Logical Gates on Grid Codes with Gaussian Operations, Part 1: Analytical Approach for the Phase Gate

Grid codes are a promising approach to quantum error correction, offering intrinsic protection against certain types of noise. Realizing practical quantum computation also requires the implementation of a universal set of high-fidelity gates. In physical implementations of grid codes, finite-energy effects limit the fidelity of both single- and two-qubit gates. Recently, some strategies have been proposed to mitigate these effects, such as applying finite-energy stabilization cycles following the gate to recover the initial state [1].

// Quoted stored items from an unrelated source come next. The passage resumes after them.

`src/rtl/rprt_pkg.sv`:
```
// Package: shared constants, types and codes of the received packet range tracker.
package rprt_pkg;

	localparam int MAX_RANGES = 64;
	localparam int IDX_W      = $clog2(MAX_RANGES);
	localparam int CNT_W      = $clog2(MAX_RANGES + 1);
	localparam int PN_W       = 62;

	typedef logic [PN_W-1:0]  pn_t;
	typedef logic [CNT_W-1:0] cnt_t;
	typedef logic [IDX_W-1:0] idx_t;

	// One stored range, both bounds inclusive
	typedef struct packed {
		pn_t low;
		pn_t high;
	} range_entry_t;

	// Result status codes
	localparam logic [1:0] ST_IGNORED = 2'd0;
	localparam logic [1:0] ST_PRESENT = 2'd1;
	localparam logic [1:0] ST_APPLIED = 2'd2;

	// Item actions
	localparam logic ACT_RECORD = 1'b0;
	localparam logic ACT_DELETE = 1'b1;

	typedef enum logic [3:0] {
		S_IDLE,
		S_CHECK,
		S_SCAN,
		S_DECIDE,
		S_COPY,
		S_WRITE,
		S_FINRD,
		S_FINCAP,
		S_OUT
	} state_t;

	// Controller to datapath
	typedef struct packed {
		logic load;
		logic check;
		logic scan;
		logic decide;
		logic copy;
		logic write_one;
		logic fin_rd;
		logic fin_cap;
	} cmd_t;

	// Datapath to controller
	typedef struct packed {
		logic below_floor;
		logic scan_done;
		logic dup;
		logic copy_done;
	} sts_t;

endpackage

```
`src/rtl/rprt_ctrl.sv`:
```
// Controller: state machine sequencing check, scan, shift, write and result.
module rprt_ctrl (
	input  logic           clk,
	input  logic           arst_n,
	input  logic           in_valid,
	output logic           in_ready,
	output logic           out_valid,
	input  logic           out_ready,
	output rprt_pkg::cmd_t cmd,
	input  rprt_pkg::sts_t sts
);

	rprt_pkg::state_t state_q;
	rprt_pkg::state_t state_d;

	always_ff @(posedge clk or negedge arst_n) begin
		if (!arst_n) begin
			state_q <= rprt_pkg::S_IDLE;
		end else begin
			state_q <= state_d;
		end
	end

	// Next state and commands
	always_comb begin
		state_d   = state_q;
		cmd       = '0;
		in_ready  = 1'b0;
		out_valid = 1'b0;
		unique case (state_q)
			rprt_pkg::S_IDLE: begin
				in_ready = 1'b1;
				if (in_valid) begin
					cmd.load = 1'b1;
					state_d  = rprt_pkg::S_CHECK;
				end
			end
			rprt_pkg::S_CHECK: begin
				cmd.check = 1'b1;
				state_d   = sts.below_floor ? rprt_pkg::S_OUT : rprt_pkg::S_SCAN;
			end
			rprt_pkg::S_SCAN: begin
				cmd.scan = 1'b1;
				if (sts.scan_done) begin
					state_d = rprt_pkg::S_DECIDE;
				end
			end
			rprt_pkg::S_DECIDE: begin
				cmd.decide = 1'b1;
				state_d    = sts.dup ? rprt_pkg::S_OUT : rprt_pkg::S_COPY;
			end
			rprt_pkg::S_COPY: begin
				cmd.copy = 1'b1;
				if (sts.copy_done) begin
					state_d = rprt_pkg::S_WRITE;
				end
			end
			rprt_pkg::S_WRITE: begin
				cmd.write_one = 1'b1;
				state_d       = rprt_pkg::S_FINRD;
			end
			rprt_pkg::S_FINRD: begin
				cmd.fin_rd = 1'b1;
				state_d    = rprt_pkg::S_FINCAP;
			end
			rprt_pkg::S_FINCAP: begin
				cmd.fin_cap = 1'b1;
				state_d     = rprt_pkg::S_OUT;
			end
			rprt_pkg::S_OUT: begin
				out_valid = 1'b1;
				if (out_ready) begin
					state_d = rprt_pkg::S_IDLE;
				end
			end
			default: begin
				state_d = rprt_pkg::S_IDLE;
			end
		endcase
	end

endmodule

```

In this work, we analytically investigate how the small-Big-small (sBs) stabilization protocol [2] can increase the state fidelity following the Clifford phase gate by modifying the small conditional displacements of each stabilization round. Our method finds an order of magnitude improvement over the standard stabilization protocol, with the use of only standard control pulses and without increasing the total gate time. This work paves the way for the implementation of high-fidelity universal gates on logical grid code qubits, while providing more insight into the inner workings of the sBs stabilization protocol.

[1] Rojkov et al., Phys. Rev. Lett. 133, 100601 (2024)

[2] Royer et al., Phys. Rev. Lett. 125, 260509 (2020)